A different challenge looms large in Sue’s memory.
“I was very excited to bring our tarte au citron (lemon tart) to Wollongong, but Wollongong wasn’t thrilled with it,” Sue recalls.
“We couldn’t sell it. People just weren’t used to it, they didn’t understand it. Until one day, Vogue did a spread featuring a tarte au citron and all of a sudden, it became one of our best sellers.”
Word of the wholesale creations got around and soon, customers started coming directly to the wholesale door, and Sue and Anne would happily oblige.

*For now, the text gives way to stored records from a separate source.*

[config.mk]
export PLATFORM = sky130hd
export DESIGN_NAME = cal_back
export DESIGN_NICKNAME = d
export VERILOG_FILES = /design/src/rtl/cal_pkg.sv /design/src/rtl/cal_back.sv
export SDC_FILE = /design/constraint.sdc
export NUM_CORES = 1
export LEC_CHECK = 0
export ABC_AREA = 1
export BUFFER_PORTS_ARGS = -buffer_cell sky130_fd_sc_hd__buf_2
export CORE_AREA = 2 2 310 312
export DETAILED_ROUTE_END_ITERATION = 16
export DIE_AREA = 0 0 312 314
export PLACE_DENSITY = 0.31
export SLEW_MARGIN = 10
export SYNTH_ARGS = -nofsm -noshare
export SYNTH_HDL_FRONTEND = slang
export SYNTH_SLANG_ARGS = --single-unit
[constraint.sdc]
create_clock -name vclk -period 4.2
set_input_delay 0.84 -clock vclk [all_inputs]
set_output_delay 0.84 -clock vclk [all_outputs]
set_load 0.01 [all_outputs]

Among their loyal customer base, there were many favourites. The triple chocolate truffle cake — a creation every bit as indulgent as it sounds, with layers of dark, milk and white chocolate mousse topped with a decadent chocolate ganache — has been a fan favourite from start to end.
Both Sue and Anne, however, agree the best thing on the menu was the Zweefers Signature Cake, comprising layers of moist, almondy Japonais cake topped with moussey chocolate.

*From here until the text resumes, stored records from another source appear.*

$ cat src/hdl/fdvx_pkg.sv
// ----------------------------------------------------------------------------
// fdvx_pkg - shared types and constants of the sync header deframer
// Result record, result kind codes, register indexes and field widths.
// ----------------------------------------------------------------------------
package fdvx_pkg;

   // field widths
   localparam int BYTE_W = 8;
   localparam int LEN_W  = 29;
   localparam int IDX_W  = 8;

   // most length bytes in one frame (1 to 4); the last one carries 8 bits
   localparam int LEN_BYTES_MAX = 4;

   // result kinds
   localparam logic [1:0] KIND_HEADER = 2'd0;
   localparam logic [1:0] KIND_BODY   = 2'd1;
   localparam logic [1:0] KIND_END    = 2'd2;

   // register indexes
   localparam logic [IDX_W-1:0] CSR_SYNC_FIRST  = 8'd0;
   localparam logic [IDX_W-1:0] CSR_SYNC_SECOND = 8'd1;

   // one result item
   typedef struct packed {
      logic [1:0]        kind;
      logic [BYTE_W-1:0] packet_id;
      logic [BYTE_W-1:0] command;
      logic [LEN_W-1:0]  body_length;
      logic [BYTE_W-1:0] data_byte;
      logic              checksum_ok;
   } rsp_type;

   // result handed from the parser to the output stage
   typedef struct packed {
      logic    valid;
      rsp_type rsp;
   } res_type;

   // sync byte values
   typedef struct packed {
      logic [BYTE_W-1:0] first;
      logic [BYTE_W-1:0] second;
   } sync_type;

endpackage

$ cat src/hdl/fdvx_csr.sv
// ----------------------------------------------------------------------------
// fdvx_csr - configuration registers
// Holds the two sync byte values; writes to other indexes are dropped.
// ----------------------------------------------------------------------------
module fdvx_csr (
   input  logic                          clock,
   input  logic                          reset,
   input  logic                          csr_valid,
   output logic                          csr_ready,
   input  logic [fdvx_pkg::IDX_W-1:0]    csr_index,
   input  logic [fdvx_pkg::BYTE_W-1:0]   csr_data,
   output fdvx_pkg::sync_type            sync
);

   fdvx_pkg::sync_type sync_ff, sync_in;
   logic               wr_en;

   // always ready: every write is accepted while csr_valid is high
   assign csr_ready = 1'b1;
   assign wr_en     = csr_valid & csr_ready;

   // index decode
   always_comb begin
      sync_in = sync_ff;
      if (wr_en) begin
         unique case (csr_index)
            fdvx_pkg::CSR_SYNC_FIRST:  sync_in.first  = csr_data;
            fdvx_pkg::CSR_SYNC_SECOND: sync_in.second = csr_data;
            default:                   sync_in        = sync_ff;
         endcase
      end
   end

   always_ff @(posedge clock) begin
      if (reset) begin
         sync_ff <= '0;
      end else begin
         sync_ff <= sync_in;
      end
   end

   assign sync = sync_ff;

endmodule

$ cat src/hdl/fdvx_parse.sv
// ----------------------------------------------------------------------------
// fdvx_parse - frame parser
// Per-byte state update: sync hunt, id, command, varint length, body
// countdown and XOR check. Produces at most one result per accepted byte.
// ----------------------------------------------------------------------------
module fdvx_parse (
   input  logic                          clock,
   input  logic                          reset,
   input  logic                          take,
   input  logic [fdvx_pkg::BYTE_W-1:0]   in_byte,
   input  fdvx_pkg::sync_type            sync,
   output fdvx_pkg::res_type             res
);

   typedef enum logic [2:0] {
      PH_HUNT1 = 3'd0,
      PH_HUNT2 = 3'd1,
      PH_PKTID = 3'd2,
      PH_CMD   = 3'd3,
      PH_LEN   = 3'd4,
      PH_BODY  = 3'd5,
      PH_CSUM  = 3'd6
   } phase_type;

   localparam logic [1:0] LEN_LAST_CNT = 2'(fdvx_pkg::LEN_BYTES_MAX - 1);

   phase_type                     phase_ff, phase_in;
   logic [fdvx_pkg::BYTE_W-1:0]   pid_ff, pid_in;
   logic [fdvx_pkg::BYTE_W-1:0]   cmd_ff, cmd_in;
   logic [fdvx_pkg::LEN_W-1:0]    len_ff, len_in;
   logic [1:0]                    len_cnt_ff, len_cnt_in;
   logic [fdvx_pkg::LEN_W-1:0]    rem_ff, rem_in;
   logic [fdvx_pkg::BYTE_W-1:0]   csum_ff, csum_in;

   logic                          len_full;
   logic [fdvx_pkg::BYTE_W-1:0]   len_bits;
   logic [4:0]                    len_shift;
   logic [fdvx_pkg::LEN_W-1:0]    len_part;
   logic [fdvx_pkg::LEN_W-1:0]    len_new;
   logic [fdvx_pkg::LEN_W-1:0]    rem_dec;

   // length byte: 7 bits plus continuation, or 8 bits in the last slot
   assign len_full = (len_cnt_ff >= LEN_LAST_CNT);
   assign len_bits = len_full ? in_byte : {1'b0, in_byte[6:0]};

   always_comb begin
      case (len_cnt_ff)
         2'd0:    len_shift = 5'd0;
         2'd1:    len_shift = 5'd7;
         2'd2:    len_shift = 5'd14;
         default: len_shift = 5'd21;
      endcase
   end

   assign len_part = {{(fdvx_pkg::LEN_W - fdvx_pkg::BYTE_W){1'b0}}, len_bits} << len_shift;
   assign len_new  = len_ff | len_part;
   assign rem_dec  = rem_ff - fdvx_pkg::LEN_W'(1);

   // next state and result
   always_comb begin
      phase_in   = phase_ff;
      pid_in     = pid_ff;
      cmd_in     = cmd_ff;
      len_in     = len_ff;
      len_cnt_in = len_cnt_ff;
      rem_in     = rem_ff;
      csum_in    = csum_ff;
      res.valid           = 1'b0;
      res.rsp.kind        = fdvx_pkg::KIND_HEADER;
      res.rsp.data_byte   = '0;
      res.rsp.checksum_ok = 1'b0;

      unique case (phase_ff)
         PH_HUNT2: begin
            if (in_byte == sync.second) begin
               csum_in  = csum_ff ^ in_byte;
               phase_in = PH_PKTID;
            end else if (in_byte == sync.first) begin
               csum_in = in_byte;
            end else begin
               phase_in = PH_HUNT1;
            end
         end
         PH_PKTID: begin
            pid_in   = in_byte;
            csum_in  = csum_ff ^ in_byte;
            phase_in = PH_CMD;
         end
         PH_CMD: begin
            cmd_in     = in_byte;
            csum_in    = csum_ff ^ in_byte;
            len_in     = '0;
            len_cnt_in = '0;
            phase_in   = PH_LEN;
         end
         PH_LEN: begin
            csum_in = csum_ff ^ in_byte;
            len_in  = len_new;
            if (!len_full && in_byte[7]) begin
               len_cnt_in = len_cnt_ff + 2'd1;
            end else begin
               rem_in    = len_new;
               phase_in  = (len_new == '0) ? PH_CSUM : PH_BODY;
               res.valid = 1'b1;
            end
         end
         PH_BODY: begin
            csum_in  = csum_ff ^ in_byte;
            rem_in   = rem_dec;
            if (rem_dec == '0) begin
               phase_in = PH_CSUM;
            end
            res.valid         = 1'b1;
            res.rsp.kind      = fdvx_pkg::KIND_BODY;
            res.rsp.data_byte = in_byte;
         end
         PH_CSUM: begin
            phase_in            = PH_HUNT1;
            res.valid           = 1'b1;
            res.rsp.kind        = fdvx_pkg::KIND_END;
            res.rsp.checksum_ok = (in_byte == csum_ff);
         end
         default: begin
            // hunting for the first sync byte; unused code behaves the same
            phase_in = PH_HUNT1;
            if (in_byte == sync.first) begin
               csum_in  = in_byte;
               phase_in = PH_HUNT2;
            end
         end
      endcase

      // ids and length as they stand after this byte
      res.rsp.packet_id   = pid_in;
      res.rsp.command     = cmd_in;
      res.rsp.body_length = len_in;
   end

   // parser state
   always_ff @(posedge clock) begin
      if (reset) begin
         phase_ff   <= PH_HUNT1;
         pid_ff     <= '0;
         cmd_ff     <= '0;
         len_ff     <= '0;
         len_cnt_ff <= '0;
         rem_ff     <= '0;
         csum_ff    <= '0;
      end else if (take) begin
         phase_ff   <= phase_in;
         pid_ff     <= pid_in;
         cmd_ff     <= cmd_in;
         len_ff     <= len_in;
         len_cnt_ff <= len_cnt_in;
         rem_ff     <= rem_in;
         csum_ff    <= csum_in;
      end
   end

endmodule

$ cat src/hdl/fdvx_skid.sv
// ----------------------------------------------------------------------------
// fdvx_skid - result register with skid stage
// Output register plus one spare entry so a request can be taken while a
// result waits; input stall comes from the spare entry only.
// ----------------------------------------------------------------------------
module fdvx_skid (
   input  logic                clock,
   input  logic                reset,
   input  logic                push,
   input  fdvx_pkg::rsp_type   push_rsp,
   output logic                full,
   output logic                out_valid,
   input  logic                out_stall,
   output fdvx_pkg::rsp_type   out_rsp
);

   logic              out_valid_ff, out_valid_in;
   logic              skid_valid_ff, skid_valid_in;
   fdvx_pkg::rsp_type out_ff, out_in;
   fdvx_pkg::rsp_type skid_ff, skid_in;
   logic              pop;

   assign pop = out_valid_ff & ~out_stall;

   // refill order: spare entry first, then new result
   always_comb begin
      out_valid_in  = out_valid_ff & ~pop;
      skid_valid_in = skid_valid_ff;
      out_in        = out_ff;
      skid_in       = skid_ff;
      if (skid_valid_ff) begin
         if (pop) begin
            out_in        = skid_ff;
            out_valid_in  = 1'b1;
            skid_valid_in = 1'b0;
         end
      end else if (push) begin
         if (!out_valid_ff || pop) begin
            out_in       = push_rsp;
            out_valid_in = 1'b1;
         end else begin
            skid_in       = push_rsp;
            skid_valid_in = 1'b1;
         end
      end
   end

   always_ff @(posedge clock) begin
      if (reset) begin
         out_valid_ff  <= 1'b0;
         skid_valid_ff <= 1'b0;
      end else begin
         out_valid_ff  <= out_valid_in;
         skid_valid_ff <= skid_valid_in;
      end
      out_ff  <= out_in;
      skid_ff <= skid_in;
   end

   assign full      = skid_valid_ff;
   assign out_valid = out_valid_ff;
   assign out_rsp   = out_ff;

endmodule

$ cat src/hdl/frame_deframer_varint_xor.sv
// ----------------------------------------------------------------------------
// frame_deframer_varint_xor - sync header deframer, varint length, XOR check
// Byte stream in, header / body byte / frame end requests out.
// ----------------------------------------------------------------------------
// Usage:
//   req_*  : one received byte per request (req_valid / req_stall).
//   rsp_*  : result requests: kind 0 header (id, command, body length),
//            kind 1 one body byte, kind 2 frame end with checksum_ok.
//   csr_*  : register writes, index 0 first sync byte, 1 second sync byte;
//            always ready, other indexes ignored. Write only while idle.
//   Throughput is one byte per cycle; the per-byte parser is a single
//   state update and the only limit is the output side taking results.
//   Results are registered: into the output register, or into the spare entry while it holds one.
//   Bytes of sync, id, command and non-final length produce no result.
//   Receiver stall: the output register holds the result and a spare
//   entry takes one more; req_stall rises only when both are full and
//   drops the cycle after the receiver takes a result.
//   Reset (synchronous): parser back to sync hunt, checksum and length
//   cleared, sync registers zero, output empty.
// ----------------------------------------------------------------------------
module frame_deframer_varint_xor (
   input  logic                                 clock,
   input  logic                                 reset,
   // byte input
   input  logic                                 req_valid,
   output logic                                 req_stall,
   input  logic [fdvx_pkg::BYTE_W-1:0]          req_in_byte,
   // results
   output logic                                 rsp_valid,
   input  logic                                 rsp_stall,
   output logic [1:0]                           rsp_kind,
   output logic [fdvx_pkg::BYTE_W-1:0]          rsp_packet_id,
   output logic [fdvx_pkg::BYTE_W-1:0]          rsp_command,
   output logic [fdvx_pkg::LEN_W-1:0]           rsp_body_length,
   output logic [fdvx_pkg::BYTE_W-1:0]          rsp_data_byte,
   output logic                                 rsp_checksum_ok,
   // configuration
   input  logic                                 csr_valid,
   output logic                                 csr_ready,
   input  logic [fdvx_pkg::IDX_W-1:0]           csr_index,
   input  logic [fdvx_pkg::BYTE_W-1:0]          csr_data
);

   fdvx_pkg::sync_type sync;
   fdvx_pkg::res_type  res;
   fdvx_pkg::rsp_type  out_rsp;
   logic               take;
   logic               skid_full;

   assign take      = req_valid & ~skid_full;
   assign req_stall = skid_full;

   // configuration registers
   fdvx_csr u_csr (
      .clock     (clock),
      .reset     (reset),
      .csr_valid (csr_valid),
      .csr_ready (csr_ready),
      .csr_index (csr_index),
      .csr_data  (csr_data),
      .sync      (sync)
   );

   // frame parser
   fdvx_parse u_parse (
      .clock   (clock),
      .reset   (reset),
      .take    (take),
      .in_byte (req_in_byte),
      .sync    (sync),
      .res     (res)
   );

   // output register and skid entry
   fdvx_skid u_skid (
      .clock     (clock),
      .reset     (reset),
      .push      (take & res.valid),
      .push_rsp  (res.rsp),
      .full      (skid_full),
      .out_valid (rsp_valid),
      .out_stall (rsp_stall),
      .out_rsp   (out_rsp)
   );

   assign rsp_kind        = out_rsp.kind;
   assign rsp_packet_id   = out_rsp.packet_id;
   assign rsp_command     = out_rsp.command;
   assign rsp_body_length = out_rsp.body_length;
   assign rsp_data_byte   = out_rsp.data_byte;
   assign rsp_checksum_ok = out_rsp.checksum_ok;

   // spare entry only fills behind a held output
   a_stall_has_output: assert property (@(posedge clock) disable iff (reset)
      req_stall |-> rsp_valid)
      else $error("input stalled with empty output register");

   // full buffer stays full while the receiver stalls
   a_stall_holds: assert property (@(posedge clock) disable iff (reset)
      (req_stall && rsp_stall) |=> req_stall)
      else $error("buffer drained while receiver stalled");

   // data byte only carried by body results
   a_data_zero: assert property (@(posedge clock) disable iff (reset)
      (rsp_valid && rsp_kind != fdvx_pkg::KIND_BODY) |-> (rsp_data_byte == '0))
      else $error("data byte set on non-body result");

   // checksum verdict only on frame end
   a_ok_end_only: assert property (@(posedge clock) disable iff (reset)
      (rsp_valid && rsp_kind != fdvx_pkg::KIND_END) |-> !rsp_checksum_ok)
      else $error("checksum flag set on non-end result");

endmodule
$ cat config.mk
export PLATFORM = sky130hd
export DESIGN_NAME = frame_deframer_varint_xor
export DESIGN_NICKNAME = d
export VERILOG_FILES = /design/src/hdl/fdvx_pkg.sv /design/src/hdl/fdvx_csr.sv /design/src/hdl/fdvx_parse.sv /design/src/hdl/fdvx_skid.sv /design/src/hdl/frame_deframer_varint_xor.sv
export SDC_FILE = /design/constraint.sdc
export NUM_CORES = 1
export LEC_CHECK = 0
export BUFFER_PORTS_ARGS = -buffer_cell sky130_fd_sc_hd__buf_2
export CORE_UTILIZATION = 40
export DETAILED_ROUTE_END_ITERATION = 10
export SLEW_MARGIN = 30
export SYNTH_ARGS = -nofsm -noshare
export SYNTH_HDL_FRONTEND = slang
export SYNTH_SLANG_ARGS = --single-unit
$ cat constraint.sdc
create_clock -name clock -period 8.05 [get_ports clock]
set_input_delay 0.4025 -clock clock [delete_from_list [all_inputs] [get_ports clock]]
set_output_delay 0.4025 -clock clock [all_outputs]
set_load 0.05 [all_outputs]
# After elaboration in Yosys (flattened, before gate mapping)
# Cells that the tools add are included.
# word_totals
ff_bits,217
n_memories,0
elab_cells,113
latch_bits,0
ram_bits,0
rom_bits,0
input_bits,29
out_inout_bits,59
# classes
shift,1
n_reduce_logical,22
addsub,2
magnitude_cmp,1
div_mod_pow,0
muxes,36
n_mul,0
bitwise,11
eq_ne,17
# op_table
op,n
56-bit 2-to-1 mux,4
29-bit one-hot mux with 2 select lines,2
29-bit zero test,2
8-bit 2-to-1 mux,6
29-bit 2-to-1 mux,1
29-bit OR,1
8-bit by 5-bit << shifter with 29-bit output,1
"29-bit by 1-bit subtractor with 29-bit output, second input constant",1
8-bit == test,3
8-bit one-hot mux with 3 select lines,1
3-bit one-hot mux with 6 select lines,1
5-bit one-hot mux with 3 select lines,1
3-bit 2-to-1 mux,4
3-bit AND reduction,4
1-bit 2-to-1 mux,11
"3-bit == test, second input constant",3
"8-bit by 1-bit == test with 1-bit output, second input constant",1
8-bit zero test,1
2-bit one-hot mux with 2 select lines,2
2-bit nonzero test,4
8-bit bitwise XOR,1
"3-bit by 2-bit == test with 1-bit output, second input constant",2
2-bit AND reduction,3
1-bit inverter,5
other kinds (18),25

# Depth between registers and ports, before layout
# Gate-level depths: netlist of the first run.
# depth
ltp_word,8
ltp_mapped,12
depth_no_buf,9

# Modules after synthesis
# Synthesis of the first run repeated with hierarchy kept, for this count alone.
# unflattened
cells_unflattened,1140
area_unflattened_um2,11703.7
# modules_own_cells
module,area_per_inst_um2,cells_each,n_inst,seq_area_each_um2
fdvx_parse,6497.5,883,1,1741.7
fdvx_skid,4438.0,187,1,3403.3
fdvx_csr,753.2,68,1,320.3
frame_deframer_varint_xor,15.0,2,1,0.0

# Least setup slack after synthesis of the first run
# OpenSTA, ideal clock, no wires.
# synth_timing
kind,reg-to-reg
start,"reg u_skid.skid_valid_ff, in the netlist u_skid.full"
end,reg u_skid.out_ff (netlist bit u_skid.out_rsp[0]) (enable)
setup_slack_ns,2.080
path_stages_with_launch,7
period_less_slack_ns,5.970
setup_time_ns,0.555
arrival_ns,5.414
n_path_buf,2
path_cell_list,dfxtp_1 clkbuf_1 nand2b_1 clkbuf_1 a21oi_1 o311ai_0 a21boi_0
# synth_via
elab_chain_len,5
# synth_rtl
item,line_no,rtl
from (decl),fdvx_skid.sv:18,"logic skid_valid_ff, skid_valid_in;"
from (signal assigned),fdvx_skid.sv:54,skid_valid_ff <= skid_valid_in;
1-bit inverter (no source line),-,
1-bit AND,frame_deframer_varint_xor.sv:50,assign take = req_valid & ~skid_full;
1-bit AND,frame_deframer_varint_xor.sv:78,".push (take & res.valid),"
2-bit nonzero test (no source line),-,
3-bit AND reduction (no source line) *,-,
to (signal assigned),fdvx_skid.sv:56,out_ff <= out_in;
to (decl),fdvx_skid.sv:19,"fdvx_pkg::rsp_type out_ff, out_in;"
# Mark *: on every way between the ends. The rest lies on a longest branch, timed or not.
# A chain may end at the register's enable or synchronous reset.

# Worst setup path in the final report of the first run
# layout_timing
start,reg u_parse.len_cnt_ff[1]
end,reg u_parse.phase_ff[0]
# layout_via
elab_chain_len,8
# layout_rtl
item,line_no,rtl
from (decl),fdvx_parse.sv:31,"logic [1:0] len_cnt_ff, len_cnt_in;"
from (signal assigned),fdvx_parse.sv:154,len_cnt_ff <= len_cnt_in;
"2-bit greater-or-equal comparator, or another cell as far along",fdvx_parse.sv:43,assign len_full = (len_cnt_ff >= LEN_LAST_CNT);
8-bit 2-to-1 mux / 5-bit one-hot mux with 3 select lines (equally long branches),"fdvx_parse.sv:44, fdvx_parse.sv:47",
8-bit by 5-bit << shifter with 29-bit output,fdvx_parse.sv:55,"assign len_part = {{(fdvx_pkg::LEN_W - fdvx_pkg::BYTE_W){1'b0}}, len_bits} << len_shift;"
29-bit OR,fdvx_parse.sv:56,assign len_new = len_ff | len_part;
29-bit zero test,fdvx_parse.sv:103,phase_in = (len_new == '0) ? PH_CSUM : PH_BODY;
2-bit 2-to-1 mux,fdvx_parse.sv:103,
3-bit 2-to-1 mux,fdvx_parse.sv:99,if (!len_full && in_byte[7]) begin
3-bit one-hot mux with 6 select lines,fdvx_parse.sv:73,unique case (phase_ff)
to (signal assigned),fdvx_parse.sv:150,phase_ff <= phase_in;
to (decl),fdvx_parse.sv:27,"phase_type phase_ff, phase_in;"
# Parallel ways exist; a longest one is shown, timed or not. The select of a mux whose other input is x is not followed.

“I have an emotional attachment to that cake,” Anne says.
“It was my mother-in-law’s recipe, and was always present at family celebrations. It’s a very European-style cake with no flour — it’s all eggs and butter and chocolate and nuts. Gluten-free, all those years ago, before gluten-free was really a thing.
“I was so pleased to see the people of Wollongong take to something so different from what was available.”

Tempting: details from the original Zweefers brochure.
Sadly, the shop quite literally went under in the great flood of 1998, and Sue and Anne lost everything. They parted ways as business partners, but not as friends.
Shortly after Sue found the Fairy Meadow site, and Zweefers 2.0 rose like a phoenix from the ashes — this time with a direct-to-public focus.
In the sweet years after — though she can’t quite recall how many — Sue continued to fly the Zweefers flag, steadfast in the uncompromising standards of the original shop.
“We were very particular. We always used the correct ingredients, and we never took shortcuts,” she says.
But, as Chaucer said, all good things must come to an end and eventually Sue sold the shop. Though ready to retire, it was not an easy decision.
“You give your all until there’s not a lot more to give,” Sue says. “I loved my staff and my customers, that’s the thing that hurt most when I sold the shop. I had some terrific customers who came back time and again. I really found it difficult, putting that behind me.”

The triple chocolate truffle remained a fan favourite to the end.
For Sue and Anne, still firm friends, the news of Zweefers’ closure was sad, but perhaps not entirely surprising.
“The cost of ingredients these days is extraordinary,” Sue says. “I imagine trying to maintain quality without compromise is very challenging, so I understand why it ended this way.”
Anne, whose daughter is Millers’ Local Bakehouse founder Emma Huber, is no stranger to these struggles.
She says that even though the ovens are off and the doors closed, the spirit of Zweefers lives on — in every baker who honours craft over convenience, and in the memories of a community raised on something sweeter.
“I see a throughline between Zweefers and businesses like Millers’. The same desire to raise standards, the same steadfast commitment to providing the best quality possible to our community,” she says.
For Sue and Anne, it may be the end of an era. But for the rest of us, it’s a flavour we won’t soon forget.